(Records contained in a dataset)
========
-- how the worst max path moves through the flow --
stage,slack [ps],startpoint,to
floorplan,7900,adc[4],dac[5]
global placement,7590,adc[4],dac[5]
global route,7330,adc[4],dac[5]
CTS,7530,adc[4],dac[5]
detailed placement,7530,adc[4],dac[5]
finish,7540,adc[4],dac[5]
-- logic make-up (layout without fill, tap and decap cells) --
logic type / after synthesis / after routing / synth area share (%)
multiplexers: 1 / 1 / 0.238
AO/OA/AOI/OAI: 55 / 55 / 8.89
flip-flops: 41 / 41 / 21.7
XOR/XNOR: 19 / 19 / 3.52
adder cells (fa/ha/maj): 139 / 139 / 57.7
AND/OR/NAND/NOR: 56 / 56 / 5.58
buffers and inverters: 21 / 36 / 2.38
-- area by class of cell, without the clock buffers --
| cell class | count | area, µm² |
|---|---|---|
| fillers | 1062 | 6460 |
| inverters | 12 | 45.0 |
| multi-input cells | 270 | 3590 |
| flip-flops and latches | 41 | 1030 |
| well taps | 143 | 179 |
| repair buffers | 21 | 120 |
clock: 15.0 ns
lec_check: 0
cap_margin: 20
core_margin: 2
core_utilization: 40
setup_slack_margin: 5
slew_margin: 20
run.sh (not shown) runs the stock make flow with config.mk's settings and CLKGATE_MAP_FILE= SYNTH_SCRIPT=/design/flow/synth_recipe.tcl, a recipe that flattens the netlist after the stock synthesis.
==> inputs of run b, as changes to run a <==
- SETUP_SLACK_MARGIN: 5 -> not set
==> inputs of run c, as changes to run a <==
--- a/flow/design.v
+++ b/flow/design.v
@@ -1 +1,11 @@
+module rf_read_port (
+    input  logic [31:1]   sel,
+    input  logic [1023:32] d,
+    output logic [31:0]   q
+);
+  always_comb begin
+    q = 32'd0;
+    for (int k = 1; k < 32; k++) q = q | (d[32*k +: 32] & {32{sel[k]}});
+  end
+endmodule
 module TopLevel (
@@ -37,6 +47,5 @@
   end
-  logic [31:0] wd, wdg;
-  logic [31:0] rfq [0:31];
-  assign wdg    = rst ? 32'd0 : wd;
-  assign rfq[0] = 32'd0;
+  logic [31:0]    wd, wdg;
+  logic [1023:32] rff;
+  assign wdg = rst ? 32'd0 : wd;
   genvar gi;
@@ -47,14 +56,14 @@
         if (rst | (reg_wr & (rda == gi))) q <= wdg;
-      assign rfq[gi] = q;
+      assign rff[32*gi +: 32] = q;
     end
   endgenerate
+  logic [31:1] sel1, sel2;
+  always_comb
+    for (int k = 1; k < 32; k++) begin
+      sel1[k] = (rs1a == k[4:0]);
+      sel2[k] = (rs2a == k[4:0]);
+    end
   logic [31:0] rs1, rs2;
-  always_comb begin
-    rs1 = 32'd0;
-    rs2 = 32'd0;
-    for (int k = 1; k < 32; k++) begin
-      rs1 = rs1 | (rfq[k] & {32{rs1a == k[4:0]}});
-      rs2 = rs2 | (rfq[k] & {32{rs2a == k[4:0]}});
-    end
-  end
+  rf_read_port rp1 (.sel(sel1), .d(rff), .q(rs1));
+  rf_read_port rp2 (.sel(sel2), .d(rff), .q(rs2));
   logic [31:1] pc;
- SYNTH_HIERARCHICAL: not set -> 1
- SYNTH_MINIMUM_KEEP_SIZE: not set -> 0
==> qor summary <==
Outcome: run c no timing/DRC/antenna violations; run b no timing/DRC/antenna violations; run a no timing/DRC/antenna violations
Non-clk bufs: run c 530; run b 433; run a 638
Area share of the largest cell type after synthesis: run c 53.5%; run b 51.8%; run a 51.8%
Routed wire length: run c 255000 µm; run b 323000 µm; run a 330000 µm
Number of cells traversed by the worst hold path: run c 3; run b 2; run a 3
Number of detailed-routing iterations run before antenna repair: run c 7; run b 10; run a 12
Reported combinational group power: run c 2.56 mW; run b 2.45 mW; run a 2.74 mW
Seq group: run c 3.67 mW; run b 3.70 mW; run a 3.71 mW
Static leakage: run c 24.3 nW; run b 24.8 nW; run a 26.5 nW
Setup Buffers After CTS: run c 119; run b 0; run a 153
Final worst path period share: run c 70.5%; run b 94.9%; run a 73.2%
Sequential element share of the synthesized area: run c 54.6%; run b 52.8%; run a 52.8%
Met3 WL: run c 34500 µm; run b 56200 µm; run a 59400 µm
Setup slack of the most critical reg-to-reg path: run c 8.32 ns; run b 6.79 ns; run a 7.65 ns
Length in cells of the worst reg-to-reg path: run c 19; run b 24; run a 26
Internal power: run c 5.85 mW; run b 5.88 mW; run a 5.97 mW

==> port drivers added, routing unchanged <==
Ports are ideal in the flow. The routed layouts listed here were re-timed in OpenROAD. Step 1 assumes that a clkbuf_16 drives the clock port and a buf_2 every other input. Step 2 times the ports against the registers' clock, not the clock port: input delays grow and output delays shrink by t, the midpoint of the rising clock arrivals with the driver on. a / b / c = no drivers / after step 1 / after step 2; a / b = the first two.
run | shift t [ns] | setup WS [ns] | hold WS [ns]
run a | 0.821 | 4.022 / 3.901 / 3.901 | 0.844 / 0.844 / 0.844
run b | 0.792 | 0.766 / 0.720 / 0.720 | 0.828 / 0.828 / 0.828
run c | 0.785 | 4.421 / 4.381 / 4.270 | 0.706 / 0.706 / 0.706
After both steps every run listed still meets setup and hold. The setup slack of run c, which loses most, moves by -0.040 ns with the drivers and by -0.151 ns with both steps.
Background: an optimization exercise with open tools, aiming at small area. Do not read the settings as production practice.
In this exercise RTL edits were held to simulation tests only and were not proved equivalent to the original.
The clock port is modelled as an ideal driver; clocking choices that lean on that would not hold on a real chip.
No activity file was given, so power comes from the tool's default toggle rates.

Design LR5_TOP, start of the top module:
module LR5_TOP(
	input CLK_100,
	input BTN_0,BTN_1,BTN_2,BTN_3,
	output[0:7] ROW, 
	output[0:7] COL_B,
	output[0:15] LED
    );
wire RST = BTN_0;
wire RE = BTN_1;
wire LEFT = BTN_2;
wire RIGHT = BTN_3;
wire [63:0] SHIFT;
SHIFT_REG SH_REG(.clk(CLK_100), .shift_l(LEFT), .shift_r(RIGHT), .rst(RST), .shift(SHIFT));
reg [3:0] K;
reg FRESH;
wire LD = (K == 4'd14);
always @(posedge CLK_100, posedge RST) begin
	if (RST) begin
		K <= 4'd15;
		FRESH <= 1'b1;
	end else begin
		if (LD) FRESH <= 1'b0;
		if (RE) K <= 4'd15;
		else if (K == 4'd15) K <= 4'd14;
		else if (LD) K <= 4'd0;
		else K <= K + 4'd1;
	end
end
wire BLOCK = RE | (LD & FRESH);
wire [3:0] NK = BLOCK ? 4'd0 : ~K;
PWM_FSM PWM(.CLK(CLK_100), .RST(RST), .LD(LD), .NK(NK), .PWM_IN(SHIFT), .PWM_P(LED));
LR5_MATRIX_DISP MATRIX(.CLK(CLK_100), .RST(RST), .SEQ(SHIFT), .ROW(ROW), .COL(COL_B));
endmodule
==> flow/config.mk <==
export PLATFORM = sky130hd
export DESIGN_NAME = LR5_TOP
export DESIGN_NICKNAME = LR5_TOP
export VERILOG_FILES = /design/flow/design.v
export SDC_FILE = /design/flow/constraint.sdc
export NUM_CORES = 4
export LEC_CHECK = 0
export CAP_MARGIN = 5
export CORE_MARGIN = 2
export CORE_UTILIZATION = 55
export PLACE_DENSITY = 0.75
export SLEW_MARGIN = 5
export SYNTH_HIERARCHICAL = 1
==> flow/constraint.sdc <==
create_clock -name core_clock -period 10.0 [get_ports {CLK_100}]
set_input_delay 2.0000 -clock core_clock [delete_from_list [all_inputs] [get_ports {CLK_100}]]
set_output_delay 2.0000 -clock core_clock [all_outputs]
set_load 0.01 [all_outputs]
standard.sh (not shown) runs the stock make flow with config.mk's settings and CLKGATE_MAP_FILE= SYNTH_SCRIPT=/design/flow/synth_recipe.tcl, a recipe that flattens the netlist after the stock synthesis.
==> flow/flow/run.sh <==
#!/bin/bash
# Standard ORFS layout (the standard.sh), with these changes:
#  - port buffers are the smallest buffer cell instead of the one buffer_ports picks;
#  - clock tree synthesis inserts no dummy loads and uses clkbuf_4 buffers;
#    after it, fix_clk_slew.tcl upsizes the clock buffers whose flip-flop
#    clock pins would see too high a slew;
#  - after floorplan, combinational cells get their smallest drive strength
#    (repair_design later upsizes or buffers where slew or load needs it).
set -euo pipefail
export CLK_SLEW_TARGET=0.108
bash standard.sh \
  "BUFFER_PORTS_ARGS=-buffer_cell sky130_fd_sc_hd__buf_1" \
  "CTS_ARGS=-sink_clustering_enable -repair_clock_nets -dont_use_dummy_load -buf_list {sky130_fd_sc_hd__clkbuf_4}" \
  "POST_FLOORPLAN_TCL=$PWD/flow/downsize.tcl" \
  "POST_CTS_TCL=$PWD/flow/fix_clk_slew.tcl" \
  finish > standard_flow.log 2>&1
Other scripts of this flow, unchanged in this note and not shown: flow/flow/downsize.tcl, flow/flow/fix_clk_slew.tcl
Edit:
Settings changed: CORE_UTILIZATION 55 to 50, PLACE_DENSITY 0.75 to unset.
The changed run went through all stages and came out clean.
Sequential cell count is unchanged.
Die area goes up by 9.6%.
Core utilization goes down by 5.0 points.
Total power goes up by 0.43%.
Global-route usage goes down by 1.5 points.

Starting RTL as in the previous note.
clock: 10.0 ns
lec_check: 0
cap_margin: 0
core_margin: 2
core_utilization: 55
slew_margin: 0
synth_hierarchical: 1
==> flow/flow/downsize.tcl <==
# Replace every combinational cell by the smallest-area cell of the same
# function family (same base name, other drive strength).
set n 0
set saved 0.0
foreach inst [get_cells *] {
  set master [get_property $inst ref_name]
  if {![regexp {^(sky130_fd_sc_hd__[a-z0-9]+)_([0-9]+)$} $master -> base drive]} { continue }
  if {[regexp {^sky130_fd_sc_hd__(df|edf|sdf|dl|sdl|clk|tap|fill|decap|conb|dly|lpflow|buf|inv|bufinv|probe|diode)} $base]} { continue }
  set best $master
  set best_area [get_property [get_lib_cells */$master] area]
  foreach d {0 1 2} {
    set cand ${base}_$d
    set lcs [get_lib_cells -quiet */$cand]
    if {[llength $lcs] == 0} { continue }
    if {[lsearch $::env(DONT_USE_CELLS) $cand] >= 0} { continue }
    set a [get_property $lcs area]
    if {$a < $best_area} { set best $cand; set best_area $a }
  }
  if {$best ne $master} {
    set saved [expr {$saved + [get_property [get_lib_cells */$master] area] - $best_area}]
    replace_cell $inst [get_lib_cells */$best]
    incr n
  }
}
puts "downsize: replaced $n cells, saved $saved um2"
==> flow/flow/fix_clk_slew.tcl <==
proc fix_clk_slew {} {
  set target $::env(CLK_SLEW_TARGET)
  set next_size [dict create \
    sky130_fd_sc_hd__clkbuf_1 sky130_fd_sc_hd__clkbuf_2 \
    sky130_fd_sc_hd__clkbuf_2 sky130_fd_sc_hd__clkbuf_4 \
    sky130_fd_sc_hd__clkbuf_4 sky130_fd_sc_hd__clkbuf_8 \
    sky130_fd_sc_hd__clkbuf_8 sky130_fd_sc_hd__clkbuf_16]
  for {set pass 0} {$pass < 4} {incr pass} {
    estimate_parasitics -placement
    set drivers {}
    foreach p [get_pins -hierarchical */CLK] {
      if {[get_property $p slew_max] <= $target} { continue }
      set net [get_nets -of_objects $p]
      foreach d [get_pins -of_objects $net -filter "direction == output"] {
        set inst [get_cells -of_objects $d]
        set name [get_full_name $inst]
        if {[lsearch $drivers $name] < 0} { lappend drivers $name }
      }
    }
    if {[llength $drivers] == 0} { break }
    set n 0
    foreach name $drivers {
      set inst [get_cells $name]
      set m [get_property $inst ref_name]
      if {![dict exists $next_size $m]} { continue }
      replace_cell $inst [get_lib_cells */[dict get $next_size $m]]
      incr n
    }
    puts "fix_clk_slew: pass $pass upsized $n clock buffers"
    if {$n == 0} { break }
  }
  detailed_placement
  check_placement -verbose
}
fix_clk_slew
Scripts as last shown in full above: flow/flow/run.sh
The baseline went through all stages and came out clean.
Then changed:
- CAP_MARGIN: 0 -> 5
- SLEW_MARGIN: 0 -> 5
- via count stays the same
- final cell count is unchanged
- area after synthesis does not change
- fmax is unchanged
- setup slack is unchanged

The RTL this note starts from:
==> flow/design.v <==
`timescale 1ns / 1ps
module NAND2(input A, B, output Y);
	assign Y = ~(A & B);
endmodule
module NOR2(input A, B, output Y);
	assign Y = ~(A | B);
endmodule
module INV(input A, output Y);
	assign Y = ~A;
endmodule
module NAND3(input A, B, C, output Y);
	assign Y = ~(A & B & C);
endmodule
module DECODER(
	input[3:0] ADDR,
	output[0:7] SEL,
	output[0:7] SELECT,
	output NADDR3
    );
wire [3:0] J = ADDR;
wire [3:0] N;
INV I0(.A(J[0]), .Y(N[0]));
INV I1(.A(J[1]), .Y(N[1]));
INV I2(.A(J[2]), .Y(N[2]));
INV I3(.A(J[3]), .Y(N[3]));
assign NADDR3 = N[3];
NOR2 S0(.A(J[0]), .B(J[3]), .Y(SEL[0])); NAND2 B0(.A(N[0]), .B(N[3]), .Y(SELECT[0]));
NOR2 S1(.A(N[0]), .B(J[1]), .Y(SEL[1])); NAND2 B1(.A(J[0]), .B(N[1]), .Y(SELECT[1]));
NOR2 S2(.A(N[1]), .B(J[2]), .Y(SEL[2])); NAND2 B2(.A(J[1]), .B(N[2]), .Y(SELECT[2]));
NOR2 S3(.A(N[2]), .B(J[3]), .Y(SEL[3])); NAND2 B3(.A(J[2]), .B(N[3]), .Y(SELECT[3]));
NOR2 S4(.A(N[3]), .B(N[0]), .Y(SEL[4])); NAND2 B4(.A(J[3]), .B(J[0]), .Y(SELECT[4]));
NOR2 S5(.A(N[1]), .B(J[0]), .Y(SEL[5])); NAND2 B5(.A(J[1]), .B(N[0]), .Y(SELECT[5]));
NOR2 S6(.A(N[2]), .B(J[1]), .Y(SEL[6])); NAND2 B6(.A(J[2]), .B(N[1]), .Y(SELECT[6]));
NOR2 S7(.A(N[3]), .B(J[2]), .Y(SEL[7])); NAND2 B7(.A(J[3]), .B(N[2]), .Y(SELECT[7]));
endmodule
`timescale 1ns / 1ps
module COL_COUNTER(
	input CLK, RST,
	input QN3,		 
	output reg [3:0] Q
    );
always @ (posedge CLK, posedge RST) begin
	if(RST) Q <= 4'd0;
	else Q <= {Q[2:0], QN3};
end
endmodule
`timescale 1ns / 1ps
module AOI222(input A1, A2, B1, B2, C1, C2, output Y);
	assign Y = ~((A1 & A2) | (B1 & B2) | (C1 & C2));
endmodule
module AOI22(input A1, A2, B1, B2, output Y);
	assign Y = ~((A1 & A2) | (B1 & B2));
endmodule
module SEL8(input [7:0] D, input [7:0] S, output Y);
	wire y0, y1, y2;
	AOI222 G0(.A1(D[0]), .A2(S[0]), .B1(D[1]), .B2(S[1]), .C1(D[2]), .C2(S[2]), .Y(y0));
	AOI222 G1(.A1(D[3]), .A2(S[3]), .B1(D[4]), .B2(S[4]), .C1(D[5]), .C2(S[5]), .Y(y1));
	AOI22 G2(.A1(D[6]), .A2(S[6]), .B1(D[7]), .B2(S[7]), .Y(y2));
	NAND3 G3(.A(y0), .B(y1), .C(y2), .Y(Y));
endmodule
module LR5_MATRIX_DISP(
	input CLK, RST,
	input [63:0] SEQ,
	output [0:7] ROW,
	output [0:7] COL
    );
wire [3:0] C;
wire [0:7] OH;
wire QN3;
COL_COUNTER COL_CNT(.CLK(CLK), .RST(RST), .QN3(QN3), .Q(C));
DECODER COL_DEC(.ADDR(C), .SEL(OH), .SELECT(COL), .NADDR3(QN3));
genvar r, k;
generate
	for (r = 0; r < 8; r = r + 1) begin : row_gen
		wire [7:0] D;
		for (k = 0; k < 8; k = k + 1) begin : k_gen
			assign D[k] = SEQ[63 - 8*r - k];
		end
		SEL8 RSEL(.D(D), .S({OH[7], OH[6], OH[5], OH[4], OH[3], OH[2], OH[1], OH[0]}), .Y(ROW[r]));
	end
endgenerate
endmodule
`timescale 1ns / 1ps
module MAJ3(input A, B, C, output Y);
	assign Y = (A & B) | (C & (A | B));
endmodule
module PWM_CMP(input [3:0] R, input [3:0] NK, output Y);
	wire g0 = R[0] & NK[0];
	wire g1, g2;
	MAJ3 M1(.A(R[1]), .B(g0), .C(NK[1]), .Y(g1));
	MAJ3 M2(.A(R[2]), .B(g1), .C(NK[2]), .Y(g2));
	MAJ3 M3(.A(R[3]), .B(g2), .C(NK[3]), .Y(Y));
endmodule
module PWM_FSM (
	input CLK,
	input RST,
	input LD,
	input [3:0] NK,
	input [63:0] PWM_IN,
	output reg [0:15] PWM_P
 );
 reg [63:0] PWM_REG;
 always @(posedge CLK) if (LD) PWM_REG <= PWM_IN;
 wire [0:15] NEXT;
 genvar i;
 generate
	for (i = 0; i < 16; i = i + 1) begin : ch_gen
		PWM_CMP CMP(.R(PWM_REG[4*i+:4]), .NK(NK), .Y(NEXT[i]));
	end
 endgenerate
 always @(posedge CLK, posedge RST)
	if (RST) PWM_P <= 16'd0;
	else PWM_P <= NEXT;
endmodule
`timescale 1ns / 1ps
module SEL2(input A, SA, B, SB, output Y);
	assign Y = (A & SA) | (B & SB);
endmodule
module SEL3(input A, SA, B, SB, C, SC, output Y);
	assign Y = (A & SA) | (B & SB) | (C & SC);
endmodule
module SHIFT_REG(
	input clk, shift_l, shift_r, rst,
	output reg[63:0] shift
    );
wire SL = shift_l;
wire SR = ~shift_l & shift_r;
wire SH = ~shift_l & ~shift_r;
wire [63:0] NEXT;
genvar i;
generate
	for (i = 0; i < 64; i = i + 1) begin : bit_gen
		if (i < 4) begin : lo
			SEL2 SEL(.A(shift[i+4]), .SA(SR), .B(shift[i]), .SB(SH), .Y(NEXT[i]));
		end else if (i >= 60) begin : hi
			SEL2 SEL(.A(shift[i-4]), .SA(SL), .B(shift[i]), .SB(SH), .Y(NEXT[i]));
		end else begin : mid
			SEL3 SEL(.A(shift[i-4]), .SA(SL), .B(shift[i+4]), .SB(SR), .C(shift[i]), .SC(SH), .Y(NEXT[i]));
		end
	end
endgenerate
always@(posedge clk, posedge rst)begin
	if(rst) shift<={{4'hD},{4'h4},{4'h7},{4'hA},{4'h8},{4'hB},{4'h8},{4'hD},{4'h3},{4'h5},{4'h2},
		{4'hF},{4'hB},{4'hC},{4'h7},{4'h0}};
	else shift<=NEXT;
end
endmodule
`timescale 1ns / 1ps
module LR5_TOP(
	input CLK_100,
	input BTN_0,BTN_1,BTN_2,BTN_3,
	output[0:7] ROW, 
	output[0:7] COL_B,
	output[0:15] LED
    );
wire RST = BTN_0;
wire RE = BTN_1;
wire LEFT = BTN_2;
wire RIGHT = BTN_3;
wire [63:0] SHIFT;
SHIFT_REG SH_REG(.clk(CLK_100), .shift_l(LEFT), .shift_r(RIGHT), .rst(RST), .shift(SHIFT));
reg [3:0] K;
reg FRESH;
wire LD = (K == 4'd14);
always @(posedge CLK_100, posedge RST) begin
	if (RST) begin
		K <= 4'd15;
		FRESH <= 1'b1;
	end else begin
		if (LD) FRESH <= 1'b0;
		if (RE) K <= 4'd15;
		else if (K == 4'd15) K <= 4'd14;
		else if (LD) K <= 4'd0;
		else K <= K + 4'd1;
	end
end
wire BLOCK = RE | (LD & FRESH);
wire [3:0] NK = BLOCK ? 4'd0 : ~K;
PWM_FSM PWM(.CLK(CLK_100), .RST(RST), .LD(LD), .NK(NK), .PWM_IN(SHIFT), .PWM_P(LED));
LR5_MATRIX_DISP MATRIX(.CLK(CLK_100), .RST(RST), .SEQ(SHIFT), .ROW(ROW), .COL(COL_B));
endmodule
export LEC_CHECK = 0
export CAP_MARGIN = 5
export CORE_MARGIN = 2
export CORE_UTILIZATION = 55
export SLEW_MARGIN = 5
export SYNTH_HIERARCHICAL = 1
create_clock -name core_clock -period 10.0 [get_ports {CLK_100}]
Scripts as last shown in full above: flow/flow/run.sh, flow/flow/downsize.tcl, flow/flow/fix_clk_slew.tcl
The starting point finished with timing, DRC and antenna clean.
Change:
--- a/flow/flow/run.sh
+++ b/flow/flow/run.sh
@@ -10 +10 @@
-export CLK_SLEW_TARGET=0.108
+export CLK_SLEW_TARGET=0.100
Result:
- via count came out lower by 0.33%
- clock skew came out lower by 0.0046 ns
- global-route usage barely changes
- clock-buffer cell count stays the same
- setup slack degrades by 0.0060 ns
- final cell count stays the same

static timing again, ports no longer ideal:
No port has a modelled driver above. Below, the same layouts with a new extraction and two added sets of constraints.
Step 1, drivers: a clkbuf_16 drives CLK_100 and a buf_2 each remaining input, both assumed.
Step 2 adds t to the input delays and takes it off the output delays; t is the mean of the earliest and latest rising clock arrival at the registers after step 1. Input paths then give back, and output paths get back, about the clock's delay inside the block.
Three values: ideal, step 1, step 2; two values: the first two.
run	t (ns)	slack for setup (ns)	slew at the worst register clock pin (ns)
the first run of note 1	0.569	5.738 / 5.703 / 6.072	0.11 / 0.11
the second run of note 1	0.572	5.787 / 5.753 / 6.038	0.10 / 0.10
the first run of note 2	0.576	5.549 / 5.511 / 5.973	0.11 / 0.11
the second run of note 2	0.576	5.549 / 5.511 / 5.973	0.11 / 0.11
the first run of note 3	0.559	5.807 / 5.776 / 6.065	0.11 / 0.11
the second run of note 3	0.576	5.801 / 5.770 / 6.064	0.10 / 0.10
After both steps setup and hold are still met in every run listed.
========
> **Problem requirements**
If a line in the records above contains the word "without", copy it.

> **Response below**
-- logic make-up (layout without fill, tap and decap cells) --
-- area by class of cell, without the clock buffers --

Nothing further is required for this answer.